Resized shape: (819, 64, 64, 3)
In [ ]:
# 준비된 (64,64)크기의 나비 이미지를 (28,28)로 리사이즈하고
# 픽셀값을 0~1로 노멀라이즈
x0 = (sprites / 255)[12]

# 노멀라이즈 확인
print(x0.min(), x0.max())
0.1411764705882353 1.0
In [ ]:
plt.imshow(x0)
plt.show()
In [ ]:
sprites.shape, sprites.min(), sprites.max()
Out[ ]:
((819, 64, 64, 3), 0, 255)
In [ ]:
H = 64
W = 64
C = 3
In [ ]:
class MyDataset(Dataset):
    # beta는 DDPM 원문의 설정을 따르고
    beta_1 = 1e-4
    beta_T = 0.02
    # 시간 단계는 deeplearning.ai에서 제공하는 숏코스 How Diffusion Models Work의 설정을 따름
    T = 500

    # beta는 첨자 1부터 T까지 사용하기 위해 제일 앞에 더미 데이터 tf.constant([0.])를 추가하여 만듬
    beta = torch.cat([ torch.tensor([0]), torch.linspace(beta_1, beta_T, T)], axis=0)
    alpha = 1 - beta
    alpha_bar = torch.exp(torch.cumsum(torch.log(alpha), axis=0))
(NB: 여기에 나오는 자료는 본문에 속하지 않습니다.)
Context: an optimization exercise on an open-source flow, tuned for small area, a short achievable clock period and few clock cycles per item. The choices shown serve that exercise and are no tape-out recipe. Function was checked by simulation only, so behaviour that the tests miss may differ from the original.

==> flow/design.v, too long to show whole: its modules and the start of the top module <==
// module hsl_fa: 10 lines
// module hsl_ha: 9 lines
// module hsl_to_rgb_converter: 3593 lines
module hsl_to_rgb_converter (
	input  logic clk,
	input  logic arst_n,
	input  logic hsl_valid,
	output logic hsl_stall,
	input  hsl_pkg::hsl_t hsl,
	output logic rgb_valid,
	input  logic rgb_stall,
	output hsl_pkg::rgb_t rgb
);
  // ...
==> flow/flow/run.sh <==
#!/bin/bash
# Layout flow: the standard flow (standard.sh) unchanged, except that the
# port buffers that global placement inserts are buf_2 cells rather than the
# default choice. Its full output goes to standard.log in this folder.
cp standard.sh standard_sh.txt.log
export BUFFER_PORTS_ARGS="-buffer_cell sky130_fd_sc_hd__buf_2"
bash standard.sh > standard.log 2>&1
==> flow/standard.sh <==
#!/bin/bash
# synth_recipe.tcl (not shown) runs the flow's synth.tcl, then flattens the netlist and writes it again
# the make line also repeats each setting of config.mk as NAME=value (left out here)
make -C /OpenROAD-flow-scripts/flow DESIGN_CONFIG=/design/flow/config.mk WORK_HOME=/design/flow/orfs CLKGATE_MAP_FILE= SYNTH_SCRIPT=/design/flow/synth_recipe.tcl "${@:-finish}"
==> flow/config.mk <==
export PLATFORM = sky130hd
export DESIGN_NAME = hsl_to_rgb_converter
export DESIGN_NICKNAME = hsl_to_rgb_converter
export VERILOG_FILES = /design/flow/design.v
export SDC_FILE = /design/flow/constraint.sdc
export NUM_CORES = 4
export LEC_CHECK = 0
export ABC_AREA = 1
export CAP_MARGIN = 20
export CORE_MARGIN = 2
export CORE_UTILIZATION = 40
export SETUP_SLACK_MARGIN = 3.25
export SLEW_MARGIN = 20
export SYNTH_HIERARCHICAL = 1
export SYNTH_MINIMUM_KEEP_SIZE = 0
==> flow/constraint.sdc <==
create_clock -name core_clock -period 7.0 [get_ports {clk}]
set_input_delay 1.4000 -clock core_clock [delete_from_list [all_inputs] [get_ports {clk}]]
set_output_delay 1.4000 -clock core_clock [all_outputs]
set_load 0.01 [all_outputs]
==> results.sh, run 1 <==
export IMPL_multiInputGateArea_um2=10200
export IMPL_timing_slew_headroom_pct=33.6
export IMPL_root_cell_of_the_clock_tree="clkbuf_16"
export IMPL_die_area_um2=43000
export IMPL_cts_htree_levels=4
export IMPL_final_max_slew_violation_count=0
export IMPL_status="complete, no violations"
export IMPL_largest_registers="r3 (66), ro (24), P2 (16)"
export IMPL_cts_hold_fix_buffers=0
export IMPL_nNonClkInverters=225
export IMPL_synth_fa_ha_area_share_pct=27.7
export IMPL_dp_slack_ps=3020
export IMPL_timing_critical_path_buf_inv=4
export IMPL_critical_path_max_stage_delay_ps=510
export IMPL_routedLengthMet1_um=17600
export IMPL_core_rowCount=74
export IMPL_cts_buffers_inserted=17
export IMPL_timing_max_cap_violations=0
export IMPL_clock_latency_ps=460
export IMPL_timing_critical_path_cells="inv_1, o22ai_2, xor2_2, ha_1, fa_1, ha_4, nand2_1, inv_1, nand2_1, nand2_1, a21oi_2, inv_1, a21o_1, inv_2, fa_1, xnor2_1"
export IMPL_worstSetupStartpointType="register"
export IMPL_floorplan_initialDensity_pct=40.5
export IMPL_min_delay_worst_endpoint="sec2[1]"
export IMPL_grt_antenna_before_repair=0
export IMPL_ios=63
export IMPL_critical_path_top_delay_family="adder cells"
export IMPL_use_met3_pct=2.56
export IMPL_largest_register_ffs=66
export IMPL_stdcell_count=2301
export IMPL_synth_simple_gate_area_share_pct=13.5
export IMPL_synthTopCellsByCount="nand2_1, inv_1, edfxtp_1, xor2_1, fa_1"
export IMPL_postSynthRegisterBits=180
export IMPL_critical_path_depth=16
export IMPL_nFlopsAndLatches=180
Testbench counts, summed over its fixed seeds: cycles 16,032, items 16,000.
==> run 2, diff against run 1 <==
--- a/flow/config.mk
+++ b/flow/config.mk
@@ -9,7 +9,7 @@
 export CAP_MARGIN = 20
 export CORE_MARGIN = 2
 export CORE_UTILIZATION = 40
-export SETUP_SLACK_MARGIN = 3.25
+export SETUP_SLACK_MARGIN = 3.8
 export SLEW_MARGIN = 20
 export SYNTH_HIERARCHICAL = 1
 export SYNTH_MINIMUM_KEEP_SIZE = 0
==> run 2 against run 1 <==
Against the previous run:
- setup slack gained 220 ps
- sequential share of layout area shrank 3.2 points
- largest cell class unchanged
- critical endpoint is now P2[14]
- clock skew shrank 7.5 ps
==> results.sh, run 2 <==
export IMPL_cts_clk_slew_worst_paths_ps=70
export IMPL_largest_family_of_logic_cells_by_synthesized_area="adder cells"
export IMPL_r2r_end="P2[14]"
export IMPL_finalClockSkew_ps=12.4
export IMPL_routed_wire_length_per_instance_um=17.5
export IMPL_grt_overflow=0
export IMPL_cpMaxStageDelayCell="fa_1"
export IMPL_port_buffers=62
export IMPL_reg2reg_depth=14
export IMPL_min_path_cells=0
export IMPL_yosysTopAreaCellShare_pct=32.0
export IMPL_die_height_um=207
export IMPL_setup_total_negative_slack_ps=0
export IMPL_synth_flop_cell="edfxtp_1"
export IMPL_synthesized_area_um2=16500
export IMPL_reg2reg_from="L1[5]"
export IMPL_critical_path_max_stage_delay_ps=530
export IMPL_synth_mux_area_share_pct=0.0606
export IMPL_start_to_end_type_of_the_worst_setup_path="reg2reg"
export IMPL_synth_edf_count=176
export IMPL_hpwlAfterDp_um=30100
export IMPL_synth_warning_count=7
export IMPL_drc_violation_count_after_routing=0
export IMPL_synth_seq_area_share_pct=32.6
export IMPL_final_core_utilization_pct=49.8
export IMPL_grt_max_degree=74
export IMPL_share_of_the_synthesized_area_in_compound_gates_ao_oa_aoi_oai_pct=10.2
export IMPL_avgViaCountPerCell=5.31
export IMPL_status="complete, no violations"
export IMPL_synth_async_sr_flop_share_pct=2.22
export IMPL_cts_hold_fix_buffers=0
export IMPL_globalRouteTotalUtil_pct=19.5
export IMPL_finalWirelength_um=42700
export IMPL_grt_pass1_wl_um=67100
export IMPL_synthMostInstantiatedCell="nand2_1"
export IMPL_worst_min_delay_path_category="reg2reg"
export IMPL_largest_register_ffs=66
export IMPL_layout_worst_path_cycle_share_pct=48.6
export IMPL_postSynthRegisterBits=180
export IMPL_remaining_antenna_violation_count_after_routing=0
export IMPL_hold_viol_final=0
export IMPL_clock_latency_ps=450
export IMPL_grt_antenna_before_repair=1
export IMPL_cts_htree_levels=4
export IMPL_critical_path_most_common_cell="fa_1"
export IMPL_synthDominantAreaCellType="edfxtp_1"
export IMPL_layout_min_cycle_time_ps=3410
export IMPL_leading_cell_type_in_the_layout_fill_and_taps_excluded="nand2_1"
export IMPL_layout_drive_gt1_share_pct=25.7
export IMPL_critical_path_depth=14
export IMPL_placement_cell_area_um2=17300
export IMPL_largest_register="r3"
export IMPL_clock_sink_count=180
export IMPL_grt_setup_unrepaired="true"
export IMPL_number_of_detailed_routing_iterations_run_before_antenna_repair=6
export IMPL_crit_arrival_ps=3610
export IMPL_die_area_um2=43000
export IMPL_critical_path_endpoint_type="register"
export IMPL_layout_cells_most_common_list="nand2_1, edfxtp_1, inv_1, xor2_1, buf_4"
export IMPL_post_route_cell_area_um2=20300
export IMPL_setup_viol_count_final=0
export IMPL_ios=63
export IMPL_path_max_fanout=7
export IMPL_synthTopCellsByArea="edfxtp_1, fa_1, ha_1"
export IMPL_timing_max_cap_violations=0
export IMPL_dp_cells=2250
export IMPL_critical_path_top_delay_family="adder cells"
export IMPL_synth_simple_gate_area_share_pct=13.5
export IMPL_min_delay_worst_endpoint="sec2[2]"
export IMPL_synth_fa_ha_area_share_pct=27.7
export IMPL_stdcell_count=2435
export IMPL_routabilityCongestion=0.900
export IMPL_cts_buffers_inserted=17
export IMPL_worstSetupStartpointType="register"
export IMPL_core_rowCount=74
export IMPL_root_cell_of_the_clock_tree="clkbuf_16"
export IMPL_critPathRequiredTime_ps=7200
export IMPL_timing_slew_headroom_pct=35.6
export IMPL_first_global_vias=12800
export IMPL_final_max_slew_violation_count=0
export IMPL_chipWidth_um=207
export IMPL_synthTopCellsByCount="nand2_1, inv_1, edfxtp_1, xor2_1, fa_1"
export IMPL_timing_critical_path_buf_inv=3
export IMPL_detail_route_iter0_violations=781
export IMPL_floorplan_initialDensity_pct=40.5
export IMPL_postSynthAreaPerCell_um2=9.68
export IMPL_finish_net_count=2204
export IMPL_cts_tree="built"
export IMPL_max_freq_mhz=294
export IMPL_netlist_instances=1707
export IMPL_hp_start="sec1[2]"
export IMPL_largest_registers="r3 (66), ro (24), P2 (16)"
export IMPL_synth_xor_area_share_pct=9.59
export IMPL_route_vias_total=12900
export IMPL_num_antenna_cells=0
export IMPL_clk_path_buf_depth=2
export IMPL_synthToLayoutAreaGrowth_pct=23.0
export IMPL_core_area_um2=40800
export IMPL_layout_filler_cells=3666
export IMPL_worst_margin_slew_ps=959
export IMPL_rrSetupSlack_ps=3590
export IMPL_timing_critical_path_cells="clkinvlp_4, buf_6, o22ai_1, xor2_1, ha_1, fa_1, fa_1, ha_4, nand2_1, o21ai_2, inv_2, nand2_4, a21oi_2, xnor2_1"
export IMPL_yosys_cell_types_count=57
This is an optimization exercise on Yosys and OpenROAD, whose aim is a short achievable clock period and few clock cycles per item, not a production implementation.
Only simulation tests tie the RTL to the original design; equivalence was not proved.
Power is estimated from default activity; no workload was simulated.

==> design.v <==
package deq_pkg;
  localparam int WORD_W  = 32;
  localparam int COUNT_W = 5;
  localparam logic [WORD_W-1:0] WORD_NONE = '1;
  typedef enum logic [2:0] {
    KIND_PUSH_FRONT = 3'd0,
    KIND_PUSH_BACK  = 3'd1,
    KIND_POP_FRONT  = 3'd2,
    KIND_POP_BACK   = 3'd3,
    KIND_CLEAR      = 3'd4,
    KIND_REVERSE    = 3'd5
  } deq_kind_t;
  typedef enum logic {
    ST_IDLE,
    ST_FILL
  } deq_state_t;
  typedef struct packed {
    logic                push_dropped;
    logic                is_empty;
    logic [COUNT_W-1:0]  entry_count;
    logic [WORD_W-1:0]   back_value;
    logic [WORD_W-1:0]   front_value;
    logic                popped_ok;
    logic [WORD_W-1:0]   popped_value;
  } deq_res_t;
endpackage
module deq_store #(
  parameter int DEPTH = 16,
  parameter int CW    = 5
) (
  input  logic                       clk,
  input  logic                       rst_n,
  input  logic                       s_valid,
  input  logic [deq_pkg::WORD_W-1:0] s_value,
  input  logic [DEPTH-1:0]           s_wsel,
  input  logic [DEPTH-1:0]           s_psel,
  input  logic [DEPTH-1:0]           s_fsel,
  input  logic [DEPTH-1:0]           s_bsel,
  input  logic                       s_fnew,
  input  logic                       s_bnew,
  input  logic                       s_pop_ok,
  input  logic                       s_dropped,
  input  logic [CW-1:0]              s_count,
  input  logic                       s_empty,
  output logic                       r_valid,
  output deq_pkg::deq_res_t          r_res
);
  localparam int W = deq_pkg::WORD_W;
  logic [W-1:0] mem [DEPTH];
  logic [W-1:0] pop_w, front_w, back_w;
  always_ff @(posedge clk) begin
    for (int i = 0; i < DEPTH; i++) begin
      if (s_wsel[i]) mem[i] <= s_value;
    end
  end
  always_comb begin
    pop_w   = {W{!s_pop_ok}};
    front_w = {W{s_empty}} | ({W{s_fnew}} & s_value);
    back_w  = {W{s_empty}} | ({W{s_bnew}} & s_value);
    for (int i = 0; i < DEPTH; i++) begin
      pop_w   = pop_w   | ({W{s_psel[i]}} & mem[i]);
      front_w = front_w | ({W{s_fsel[i]}} & mem[i]);
      back_w  = back_w  | ({W{s_bsel[i]}} & mem[i]);
    end
  end
  always_ff @(posedge clk) begin
    if (!rst_n) r_valid <= 1'b0;
    else        r_valid <= s_valid;
  end
  always_ff @(posedge clk) begin
    r_res.push_dropped <= s_dropped;
    r_res.is_empty     <= s_empty;
    r_res.entry_count  <= s_count;
    r_res.back_value   <= back_w;
    r_res.front_value  <= front_w;
    r_res.popped_ok    <= s_pop_ok;
    r_res.popped_value <= pop_w;
  end
endmodule
module deq_ctrl #(
  parameter int DEPTH = 16,
  parameter int CW    = 5
) (
  input  logic                       clk,
  input  logic                       rst_n,
  input  logic                       op_valid,
  input  logic [2:0]                 op_kind,
  input  logic [deq_pkg::WORD_W-1:0] op_value,
  output logic                       s_valid,
  output logic [deq_pkg::WORD_W-1:0] s_value,
  output logic [DEPTH-1:0]           s_wsel,
  output logic [DEPTH-1:0]           s_psel,
  output logic [DEPTH-1:0]           s_fsel,
  output logic [DEPTH-1:0]           s_bsel,
  output logic                       s_fnew,
  output logic                       s_bnew,
  output logic                       s_pop_ok,
  output logic                       s_dropped,
  output logic [CW-1:0]              s_count,
  output logic                       s_empty
);
  localparam logic [CW-1:0] FULL_M1 = DEPTH - 1;
  localparam logic [CW-1:0] ONE     = 1;
  logic [DEPTH-1:0] head_r, tail_r;         
  logic [CW-1:0]    count_r;
  logic             empty_r, full_r, rev_r;
  logic [DEPTH-1:0] head_inc, head_dec, tail_inc, tail_dec;
  logic [DEPTH-1:0] head_nxt, tail_nxt;
  logic [CW-1:0]    count_nxt;
  logic             empty_nxt, full_nxt, rev_nxt;
  logic             is_push, is_pop, is_clr, is_rev, at_head, push_ok, pop_ok;
  assign head_inc = {head_r[DEPTH-2:0], head_r[DEPTH-1]};
  assign head_dec = {head_r[0], head_r[DEPTH-1:1]};
  assign tail_inc = {tail_r[DEPTH-2:0], tail_r[DEPTH-1]};
  assign tail_dec = {tail_r[0], tail_r[DEPTH-1:1]};
  assign is_push = op_valid && (op_kind[2:1] == 2'b00);
  assign is_pop  = op_valid && (op_kind[2:1] == 2'b01);
  assign is_clr  = op_valid && (op_kind == deq_pkg::KIND_CLEAR);
  assign is_rev  = op_valid && (op_kind == deq_pkg::KIND_REVERSE);
  assign at_head = (op_kind[0] == rev_r);
  assign push_ok = is_push && !full_r;
  assign pop_ok  = is_pop && !empty_r;
  always_comb begin
    head_nxt = head_r;
    tail_nxt = tail_r;
    if (push_ok && at_head)  head_nxt = head_dec;
    if (pop_ok && at_head)   head_nxt = head_inc;
    if (push_ok && !at_head) tail_nxt = tail_inc;
    if (pop_ok && !at_head)  tail_nxt = tail_dec;
    if (is_clr)              tail_nxt = head_dec;
  end
  always_comb begin
    count_nxt = count_r;
    if (push_ok) count_nxt = count_r + 1'b1;
    if (pop_ok)  count_nxt = count_r - 1'b1;
    if (is_clr)  count_nxt = '0;
  end
  assign empty_nxt = is_clr || (pop_ok && (count_r == ONE)) || (empty_r && !push_ok);
  assign full_nxt  = !is_clr && ((full_r && !pop_ok) || (push_ok && (count_r == FULL_M1)));
  assign rev_nxt   = rev_r ^ is_rev;
  always_ff @(posedge clk) begin
    if (!rst_n) begin
      head_r  <= {{(DEPTH-1){1'b0}}, 1'b1};
      tail_r  <= {1'b1, {(DEPTH-1){1'b0}}};
      count_r <= '0;
      empty_r <= 1'b1;
      full_r  <= 1'b0;
      rev_r   <= 1'b0;
      s_valid <= 1'b0;
    end else begin
      head_r  <= head_nxt;
      tail_r  <= tail_nxt;
      count_r <= count_nxt;
      empty_r <= empty_nxt;
      full_r  <= full_nxt;
      rev_r   <= rev_nxt;
      s_valid <= op_valid;
    end
  end
  always_ff @(posedge clk) begin
    s_value   <= op_value;
    s_wsel    <= push_ok ? (at_head ? head_dec : tail_inc) : '0;
    s_psel    <= pop_ok ? (at_head ? head_r : tail_r) : '0;
    s_fnew    <= push_ok && (!op_kind[0] || empty_r);
    s_bnew    <= push_ok && (op_kind[0] || empty_r);
    s_fsel    <= (empty_nxt || (push_ok && (!op_kind[0] || empty_r))) ? '0 :
                 (rev_nxt ? tail_nxt : head_nxt);
    s_bsel    <= (empty_nxt || (push_ok && (op_kind[0] || empty_r))) ? '0 :
                 (rev_nxt ? head_nxt : tail_nxt);
    s_pop_ok  <= pop_ok;
    s_dropped <= is_push && full_r;
    s_count   <= count_nxt;
    s_empty   <= empty_nxt;
  end
endmodule
module double_ended_queue_unit #(
  parameter int DEPTH = 16
) (
  input  logic         clk,
  input  logic         rst_n,
  input  logic         in_tvalid,
  output logic         in_tready,
  input  logic [39:0]  in_tdata,    
  input  logic [2:0]   in_tuser,    
  output logic         out_tvalid,
  input  logic         out_tready,
  output logic [103:0] out_tdata    
);
  localparam int CW   = $clog2(DEPTH + 1);
  localparam int W    = deq_pkg::WORD_W;
  localparam int RW   = 104;
  localparam int FD   = 4;
  localparam int CAP  = FD + 1;
  localparam logic [2:0] CAP_M1 = CAP - 1;
  logic          rdy_r;
  logic          accept;
  logic          op_valid;
  logic [2:0]    op_kind;
  logic [W-1:0]  op_value;
  assign in_tready = rdy_r;
  assign accept    = in_tvalid && rdy_r;
  always_ff @(posedge clk) begin
    if (!rst_n) op_valid <= 1'b0;
    else        op_valid <= accept;
  end
  always_ff @(posedge clk) begin
    op_kind  <= in_tuser;
    op_value <= in_tdata[W-1:0];
  end
  logic                       s_valid;
  logic [W-1:0]               s_value;
  logic [DEPTH-1:0]           s_wsel, s_psel, s_fsel, s_bsel;
  logic                       s_fnew, s_bnew, s_pop_ok, s_dropped, s_empty;
  logic [CW-1:0]              s_count;
  logic                       r_valid;
  deq_pkg::deq_res_t          r_res;
  deq_ctrl #(
    .DEPTH(DEPTH),
    .CW   (CW)
  ) u_ctrl (
    .clk      (clk),
    .rst_n    (rst_n),
    .op_valid (op_valid),
    .op_kind  (op_kind),
    .op_value (op_value),
    .s_valid  (s_valid),
    .s_value  (s_value),
    .s_wsel   (s_wsel),
    .s_psel   (s_psel),
    .s_fsel   (s_fsel),
    .s_bsel   (s_bsel),
    .s_fnew   (s_fnew),
    .s_bnew   (s_bnew),
    .s_pop_ok (s_pop_ok),
    .s_dropped(s_dropped),
    .s_count  (s_count),
    .s_empty  (s_empty)
  );
  deq_store #(
    .DEPTH(DEPTH),
    .CW   (CW)
  ) u_store (
    .clk      (clk),
    .rst_n    (rst_n),
    .s_valid  (s_valid),
    .s_value  (s_value),
    .s_wsel   (s_wsel),
    .s_psel   (s_psel),
    .s_fsel   (s_fsel),
    .s_bsel   (s_bsel),
    .s_fnew   (s_fnew),
    .s_bnew   (s_bnew),
    .s_pop_ok (s_pop_ok),
    .s_dropped(s_dropped),
    .s_count  (s_count),
    .s_empty  (s_empty),
    .r_valid  (r_valid),
    .r_res    (r_res)
  );
  logic [2:0] owed_r, owed_nxt;
  logic       take;
  assign take = out_tvalid && out_tready;
  always_comb begin
    owed_nxt = owed_r;
    if (accept && !take) owed_nxt = owed_r + 1'b1;
    if (!accept && take) owed_nxt = owed_r - 1'b1;
  end
  always_ff @(posedge clk) begin
    if (!rst_n) begin
      owed_r <= '0;
      rdy_r  <= 1'b1;
    end else begin
      owed_r <= owed_nxt;
      rdy_r  <= (owed_nxt <= CAP_M1);
    end
  end
  logic              ov_r;
  logic [RW-1:0]     od_r;
  logic [RW-1:0]     fifo [FD];
  logic [1:0]        wp_r, rp_r;
  logic [2:0]        fc_r;
  logic              o_free, f_any, f_pop, f_push;
  assign o_free = !ov_r || out_tready;
  assign f_any  = (fc_r != 3'd0);
  assign f_pop  = o_free && f_any;
  assign f_push = r_valid && !(o_free && !f_any);
  always_ff @(posedge clk) begin
    if (!rst_n) begin
      ov_r <= 1'b0;
      wp_r <= '0;
      rp_r <= '0;
      fc_r <= '0;
    end else begin
      if (o_free) ov_r <= f_any || r_valid;
      if (f_push) wp_r <= wp_r + 1'b1;
      if (f_pop)  rp_r <= rp_r + 1'b1;
      fc_r <= fc_r + {2'b00, f_push} - {2'b00, f_pop};
    end
  end
  always_ff @(posedge clk) begin
    if (o_free) od_r <= f_any ? fifo[rp_r] : r_res;
    if (f_push) fifo[wp_r] <= r_res;
  end
  assign out_tvalid = ov_r;
  assign out_tdata  = od_r;
endmodule
==> run.sh <==
#!/bin/bash
# synth_recipe.tcl (not shown) runs the flow's synth.tcl, then flattens the netlist and writes it again
# the make line also repeats each setting of config.mk as NAME=value (left out here)
make -C /OpenROAD-flow-scripts/flow DESIGN_CONFIG=/design/flow/config.mk WORK_HOME=/design/flow/orfs CLKGATE_MAP_FILE= SYNTH_SCRIPT=/design/flow/synth_recipe.tcl finish
==> config.mk <==
export PLATFORM = sky130hd
export DESIGN_NAME = double_ended_queue_unit
export DESIGN_NICKNAME = double_ended_queue_unit
export VERILOG_FILES = /design/flow/design.v
export SDC_FILE = /design/flow/constraint.sdc
export NUM_CORES = 4
export LEC_CHECK = 0
export ABC_CLOCK_PERIOD_IN_PS = 1500
export CAP_MARGIN = 20
export CORE_MARGIN = 2
export CORE_UTILIZATION = 40
export SETUP_SLACK_MARGIN = 3.0
export SLEW_MARGIN = 20
export TNS_END_PERCENT = 100
==> constraint.sdc <==
create_clock -name core_clock -period 5.0 [get_ports {clk}]
set_input_delay 1.0000 -clock core_clock [delete_from_list [all_inputs] [get_ports {clk}]]
set_output_delay 1.0000 -clock core_clock [all_outputs]
set_load 0.01 [all_outputs]
This design comes from an exercise in tuning for small area, a short achievable clock period and few clock cycles per item on the open sky130 flow, not from production work.
Function was not checked in any run shown here: the RTL went through the layout flow alone.

==> flow/design.v, too long to show whole: its modules and the start of the top module <==
// module vector_magnitude_offset: 1268 lines
module vector_magnitude_offset #(
    parameter int SAMPLE_WIDTH = 16
) (
    input  wire logic        clk,
    input  wire logic        rst_n,
    input  wire logic        pair_valid,
    output logic             pair_ready,
    input  wire logic [15:0] pair_x_value,
    input  wire logic [15:0] pair_y_value,
    input  wire logic        pair_last_in,
    output logic             result_valid,
    input  wire logic        result_ready,
    output logic [15:0]      result_magnitude,
    output logic             result_last_out
);
  // ...
==> flow/run.sh <==
#!/bin/bash
# synth_recipe.tcl (not shown) runs the flow's synth.tcl, then flattens the netlist and writes it again
# the make line also repeats each setting of config.mk as NAME=value (left out here)
make -C /OpenROAD-flow-scripts/flow DESIGN_CONFIG=/design/flow/config.mk WORK_HOME=/design/flow/orfs CLKGATE_MAP_FILE= SYNTH_SCRIPT=/design/flow/synth_recipe.tcl finish
==> flow/config.mk <==
export PLATFORM = sky130hd
export DESIGN_NAME = vector_magnitude_offset
export DESIGN_NICKNAME = vector_magnitude_offset
export VERILOG_FILES = /design/flow/design.v
export SDC_FILE = /design/flow/constraint.sdc
export NUM_CORES = 4
export LEC_CHECK = 0
export ABC_CLOCK_PERIOD_IN_PS = 3500
export CAP_MARGIN = 20
export CORE_MARGIN = 2
export CORE_UTILIZATION = 55
export PLACE_DENSITY = 0.75
export SETUP_SLACK_MARGIN = 3.5
export SLEW_MARGIN = 20
==> flow/constraint.sdc <==
create_clock -name core_clock -period 7.0 [get_ports {clk}]
set_input_delay 1.4000 -clock core_clock [delete_from_list [all_inputs] [get_ports {clk}]]
set_output_delay 1.4000 -clock core_clock [all_outputs]
set_load 0.01 [all_outputs]
==> summary.txt, run 1 <==
Cells and area
In the final layout, the registers with the most flip-flops are p2_n (32), p3_n (24), p4_n (20). In the final layout, multi-input gates take up 51.69% of the cell area. The most common library cell in the layout ignoring fill and taps is sky130_fd_sc_hd__inv_1. The number of multi-input combinational cells in the layout is 2,002. Non-clock buffers in the final layout number 127.

Once layout is complete, the cells apart from fillers number 3,824. Of the cells placed in the final design, the portion with a size suffix greater than 1 is 8.205%. Cells fill 61.84% of the core in the end. The register ranked first by flip-flop count is p2_n.

Run status
The run finished with no timing, DRC or antenna violations.

Global routing
The number of antenna violations at the first check in global routing was 0. The global routing stage identified its most utilized layer as met2.

Setup path
The worst setup path startpoint is p7_q[3]. The instance count on the critical path is 13. The worst register-to-register path ends at p8_r[10]. The cell family contributing the most delay on the critical path is adder cells. The worst register-to-register path begins at p7_q[3]. Along the worst path, the maximum fanout reaches 5.

The number of cell instances on the worst register-to-register path is 13.

Timing
The highest achievable clock rate is 287.4 MHz. Hold is met by 409.1 ps.

Clocking
The clock tree from TritonCTS is yes.

Yosys
Sorting the synthesized cells by how often they occur yields sky130_fd_sc_hd__inv_1 (440), sky130_fd_sc_hd__edfxtp_1 (375), sky130_fd_sc_hd__ha_1 (350).

Detailed routing
For this block, the routed nets add up to 64,510 microns of wire.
    def __init__(self, data, transform=None):
        self.data = data
        self.transform = transform

    def __len__(self):
        return self.data.shape[0]

    def __getitem__(self, i):
        x_0 = self.data[i]

        # normalize -1~1로 만들기
        if self.transform:
            x_0 = self.transform(x_0)

        # noise 추가
        t = np.random.randint(1, MyDataset.T+1)
        eps = torch.randn_like(x_0)
        x_t = torch.sqrt(MyDataset.alpha_bar[t]) * x_0 + torch.sqrt(1 - MyDataset.alpha_bar[t]) * eps

        return x_0, x_t, eps, t
In [ ]:
transform = transforms.Compose([
    # transforms.Resize((64, 64)),  # 여기서 이미지 크기 조정
    transforms.ToTensor(),                # from [0,255] to range [0.0, 1.0]
    transforms.Normalize((0.5,), (0.5,))  # range [-1,1]
])

train_ds = MyDataset(sprites, transform)

m = 4 # 배치사이즈

train_loader = DataLoader(train_ds, batch_size=m, shuffle=True)
train_loader_iter = iter(train_loader)
In [ ]:
samples = next(train_loader_iter)

x_0s = samples[0][:6].numpy()
x_ts = samples[1][:6].numpy()
epss = samples[2][:6].numpy()
ts =  samples[3][:6].numpy()
In [ ]:
fig, axs = plt.subplots(figsize=(10,5), nrows=3, ncols=6)

i = 0
for (x_0, x_t, eps, t) in zip(x_0s, x_ts, epss, ts):
    x_0 = x_0.transpose(1,2,0)
    x_0 = ((x_0 - x_0.min()) / (x_0.max() - x_0.min())).clip(0,1)
    axs[0][i].imshow(x_0)
    axs[0][i].set_title(f"t={t}")
    axs[0][i].set_xticks([])
    axs[0][i].set_yticks([])

    eps = eps.transpose(1,2,0)
    eps = ((eps - eps.min()) / (eps.max() - eps.min())).clip(0,1)
    axs[1][i].imshow(eps)
    axs[1][i].set_xticks([])
    axs[1][i].set_yticks([])

    x_t = x_t.transpose(1,2,0)
    x_t = ((x_t - x_t.min()) / (x_t.max() - x_t.min())).clip(0,1)
    axs[2][i].imshow(x_t)
    axs[2][i].set_xticks([])
    axs[2][i].set_yticks([])

    if i == 0:
        axs[0][i].set_ylabel('x_0')
        axs[1][i].set_ylabel('eps')
        axs[2][i].set_ylabel('x_t')

    i += 1

plt.show()
In [ ]:
class DDPM(torch.nn.Module):
    def __init__(self):
        super().__init__()

        self.emb_1 = torch.nn.Linear(in_features=1, out_features=32)
        self.emb_2 = torch.nn.Linear(in_features=32, out_features=64)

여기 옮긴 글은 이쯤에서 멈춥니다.